## config.mk

```make
export PLATFORM = sky130hd
export DESIGN_NAME = inert_sched_flat
export DESIGN_NICKNAME = d
export VERILOG_FILES = /design/src/rtl/inert_sched_pkg.sv /design/src/rtl/inert_sched_if.sv /design/src/rtl/inert_sched.sv /design/src/flat_wrapper.sv
export SDC_FILE = /design/constraint.sdc
export NUM_CORES = 1
export LEC_CHECK = 0
export ABC_AREA = 0
export BUFFER_PORTS_ARGS = -buffer_cell sky130_fd_sc_hd__clkbuf_2
export CORE_MARGIN = 2
export CORE_UTILIZATION = 53
export DETAILED_ROUTE_END_ITERATION = 12
export GPL_TIMING_DRIVEN = 0
export PLACE_DENSITY = 0.83
export SYNTH_ARGS = -nofsm -noshare
export SYNTH_HDL_FRONTEND = slang
export SYNTH_SLANG_ARGS = --single-unit
```

## constraint.sdc

```tcl
create_clock -name clk -period 2.98 [get_ports clk]
set_input_delay 0.298 -clock clk [delete_from_list [all_inputs] [get_ports clk]]
set_output_delay 0.298 -clock clk [all_outputs]
set_load 0.01 [all_outputs]
```

## src/rtl/inert_sched_pkg.sv

```systemverilog
// Shared definitions for the gyro SPI transaction sequencer: FSM states,
// SPI command words and small decode helpers.
package inert_pkg;

  typedef enum logic [3:0] {
    PWRUP    = 4'd0,
    CFG0_ISS = 4'd1,
    CFG0_WT  = 4'd2,
    CFG1_ISS = 4'd3,
    CFG1_WT  = 4'd4,
    CFG2_ISS = 4'd5,
    CFG2_WT  = 4'd6,
    WAIT_INT = 4'd7,
    RDL_ISS  = 4'd8,
    RDL_WT   = 4'd9,
    RDH_ISS  = 4'd10,
    RDH_WT   = 4'd11
  } state_t;

  // Bit 15 set marks a read; read data comes back in resp[7:0].
  localparam logic [15:0] CFG0    = 16'h0D02;  // INT on data ready
  localparam logic [15:0] CFG1    = 16'h1160;  // gyro 416 Hz, 250 dps
  localparam logic [15:0] CFG2    = 16'h1440;  // rounding on
  localparam logic [15:0] RD_YAWL = 16'hA600;
  localparam logic [15:0] RD_YAWH = 16'hA700;

  // True for the states that launch an SPI transaction.
  function automatic logic is_iss(input state_t s);
    logic r;
    case (s)
      CFG0_ISS, CFG1_ISS, CFG2_ISS, RDL_ISS, RDH_ISS: r = 1'b1;
      default:                                        r = 1'b0;
    endcase
    return r;
  endfunction

  // Command word sent by each issue state.
  function automatic logic [15:0] iss_cmd(input state_t s);
    logic [15:0] c;
    case (s)
      CFG0_ISS: c = CFG0;
      CFG1_ISS: c = CFG1;
      CFG2_ISS: c = CFG2;
      RDL_ISS:  c = RD_YAWL;
      RDH_ISS:  c = RD_YAWH;
      default:  c = 16'h0000;
    endcase
    return c;
  endfunction

endpackage

```

## src/rtl/inert_sched_if.sv

```systemverilog
// Request/response link between the sequencer and the 16-bit SPI master.
interface inert_sched_if;
  logic        snd;   // one-cycle transaction start
  logic [15:0] cmd;   // command word, stable until done
  logic        done;  // transaction complete (stale high until after next snd)
  logic [15:0] resp;  // received word, valid while done is high

  modport master (output snd, output cmd, input done, input resp);
  modport slave  (input snd, input cmd, output done, output resp);
endinterface

```

## src/rtl/inert_sched.sv

```systemverilog
// Gyro transaction sequencer: power-up delay, three configuration writes,
// then a low/high yaw-rate read pair on every data-ready interrupt.
module inert_sched
  import inert_pkg::*;
#(
  parameter int PWRUP_W = 16
) (
  input  logic               clk,
  input  logic               rst_n,
  input  logic               INT,
  inert_sched_if.master      spi,
  output logic [15:0]        yaw_rt,
  output logic               vld,
  output logic               cfg_done
);

  localparam logic [PWRUP_W-1:0] CNT_ONE = PWRUP_W'(1);

  state_t              state_q, state_d;
  logic [PWRUP_W-1:0]  cnt_q, cnt_d;
  logic                int_s1_q, int_s2_q;
  logic                snd_q, snd_d;
  logic [15:0]         cmd_q, cmd_d;
  logic [15:0]         yaw_q, yaw_d;
  logic                vld_q, vld_d;
  logic                cfg_q, cfg_d;
  logic [7:0]          low_q, low_d;
  logic                resp_hi_unused;

  // Upper response byte carries nothing for the registers we read.
  assign resp_hi_unused = ^spi.resp[15:8];

  // State register.
  always_ff @(posedge clk or negedge rst_n) begin
    if (!rst_n) begin
      state_q <= PWRUP;
    end else begin
      state_q <= state_d;
    end
  end

  // Next-state logic; done is only honoured in wait states, so the stale
  // done seen during an issue cycle cannot advance the sequence.
  always_comb begin
    state_d = state_q;
    case (state_q)
      PWRUP:    if (&cnt_q)      state_d = CFG0_ISS; else state_d = PWRUP;
      CFG0_ISS:                  state_d = CFG0_WT;
      CFG0_WT:  if (spi.done)    state_d = CFG1_ISS; else state_d = CFG0_WT;
      CFG1_ISS:                  state_d = CFG1_WT;
      CFG1_WT:  if (spi.done)    state_d = CFG2_ISS; else state_d = CFG1_WT;
      CFG2_ISS:                  state_d = CFG2_WT;
      CFG2_WT:  if (spi.done)    state_d = WAIT_INT; else state_d = CFG2_WT;
      WAIT_INT: if (int_s2_q)    state_d = RDL_ISS;  else state_d = WAIT_INT;
      RDL_ISS:                   state_d = RDL_WT;
      RDL_WT:   if (spi.done)    state_d = RDH_ISS;  else state_d = RDL_WT;
      RDH_ISS:                   state_d = RDH_WT;
      RDH_WT:   if (spi.done)    state_d = WAIT_INT; else state_d = RDH_WT;
      default:                   state_d = PWRUP;
    endcase
  end

  // Output/datapath next values; snd and cmd are loaded on entry to an
  // issue state so the registered strobe coincides with that state.
  always_comb begin
    snd_d = 1'b0;
    cmd_d = cmd_q;
    yaw_d = yaw_q;
    vld_d = 1'b0;
    cfg_d = cfg_q;
    low_d = low_q;
    cnt_d = cnt_q;
    if (is_iss(state_d)) begin
      snd_d = 1'b1;
      cmd_d = iss_cmd(state_d);
    end else begin
      snd_d = 1'b0;
    end
    case (state_q)
      PWRUP: begin
        if (!(&cnt_q)) cnt_d = cnt_q + CNT_ONE;
        else           cnt_d = cnt_q;
      end
      CFG2_WT: begin
        if (spi.done) cfg_d = 1'b1;
        else          cfg_d = cfg_q;
      end
      RDL_WT: begin
        if (spi.done) low_d = spi.resp[7:0];
        else          low_d = low_q;
      end
      RDH_WT: begin
        if (spi.done) begin
          yaw_d = {spi.resp[7:0], low_q};
          vld_d = 1'b1;
        end else begin
          vld_d = 1'b0;
        end
      end
      default: begin
        cnt_d = cnt_q;
      end
    endcase
  end

  // Output, datapath and INT synchronizer registers.
  always_ff @(posedge clk or negedge rst_n) begin
    if (!rst_n) begin
      cnt_q    <= '0;
      int_s1_q <= 1'b0;
      int_s2_q <= 1'b0;
      snd_q    <= 1'b0;
      cmd_q    <= 16'h0000;
      yaw_q    <= 16'h0000;
      vld_q    <= 1'b0;
      cfg_q    <= 1'b0;
      low_q    <= 8'h00;
    end else begin
      cnt_q    <= cnt_d;
      int_s1_q <= INT;
      int_s2_q <= int_s1_q;
      snd_q    <= snd_d;
      cmd_q    <= cmd_d;
      yaw_q    <= yaw_d;
      vld_q    <= vld_d;
      cfg_q    <= cfg_d;
      low_q    <= low_d;
    end
  end

  assign spi.snd  = snd_q;
  assign spi.cmd  = cmd_q;
  assign yaw_rt   = yaw_q;
  assign vld      = vld_q;
  assign cfg_done = cfg_q;

endmodule

```

## src/flat_wrapper.sv

```systemverilog
// flat-port wrapper written by rule: the top's interface ports become plain ports
module inert_sched_flat import inert_pkg::*;
#(
  parameter int PWRUP_W = 16
)
  (clk, rst_n, INT, yaw_rt, vld, cfg_done, spi_snd, spi_cmd, spi_done, spi_resp);
  inert_sched_if spi_i ();
  input  logic clk;
  input  logic rst_n;
  input  logic INT;
  output logic [15:0] yaw_rt;
  output logic vld;
  output logic cfg_done;
  output wire logic [$bits(spi_i.snd)-1:0] spi_snd;
  output wire logic [$bits(spi_i.cmd)-1:0] spi_cmd;
  input wire logic [$bits(spi_i.done)-1:0] spi_done;
  input wire logic [$bits(spi_i.resp)-1:0] spi_resp;
  assign spi_snd = spi_i.snd;
  assign spi_cmd = spi_i.cmd;
  assign spi_i.done = spi_done;
  assign spi_i.resp = spi_resp;
  inert_sched #(.PWRUP_W(PWRUP_W)) u_core (.clk(clk), .rst_n(rst_n), .INT(INT), .spi(spi_i), .yaw_rt(yaw_rt), .vld(vld), .cfg_done(cfg_done));
endmodule
```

☆ ☆ ☆

BRIEF:
Extract from the material all lines containing the string "assign".

SOLUTION TO THE PROBLEM:
  assign resp_hi_unused = ^spi.resp[15:8];
  assign spi.snd  = snd_q;
  assign spi.cmd  = cmd_q;
  assign yaw_rt   = yaw_q;
  assign vld      = vld_q;
  assign cfg_done = cfg_q;
  assign spi_snd = spi_i.snd;
  assign spi_cmd = spi_i.cmd;
  assign spi_i.done = spi_done;
  assign spi_i.resp = spi_resp;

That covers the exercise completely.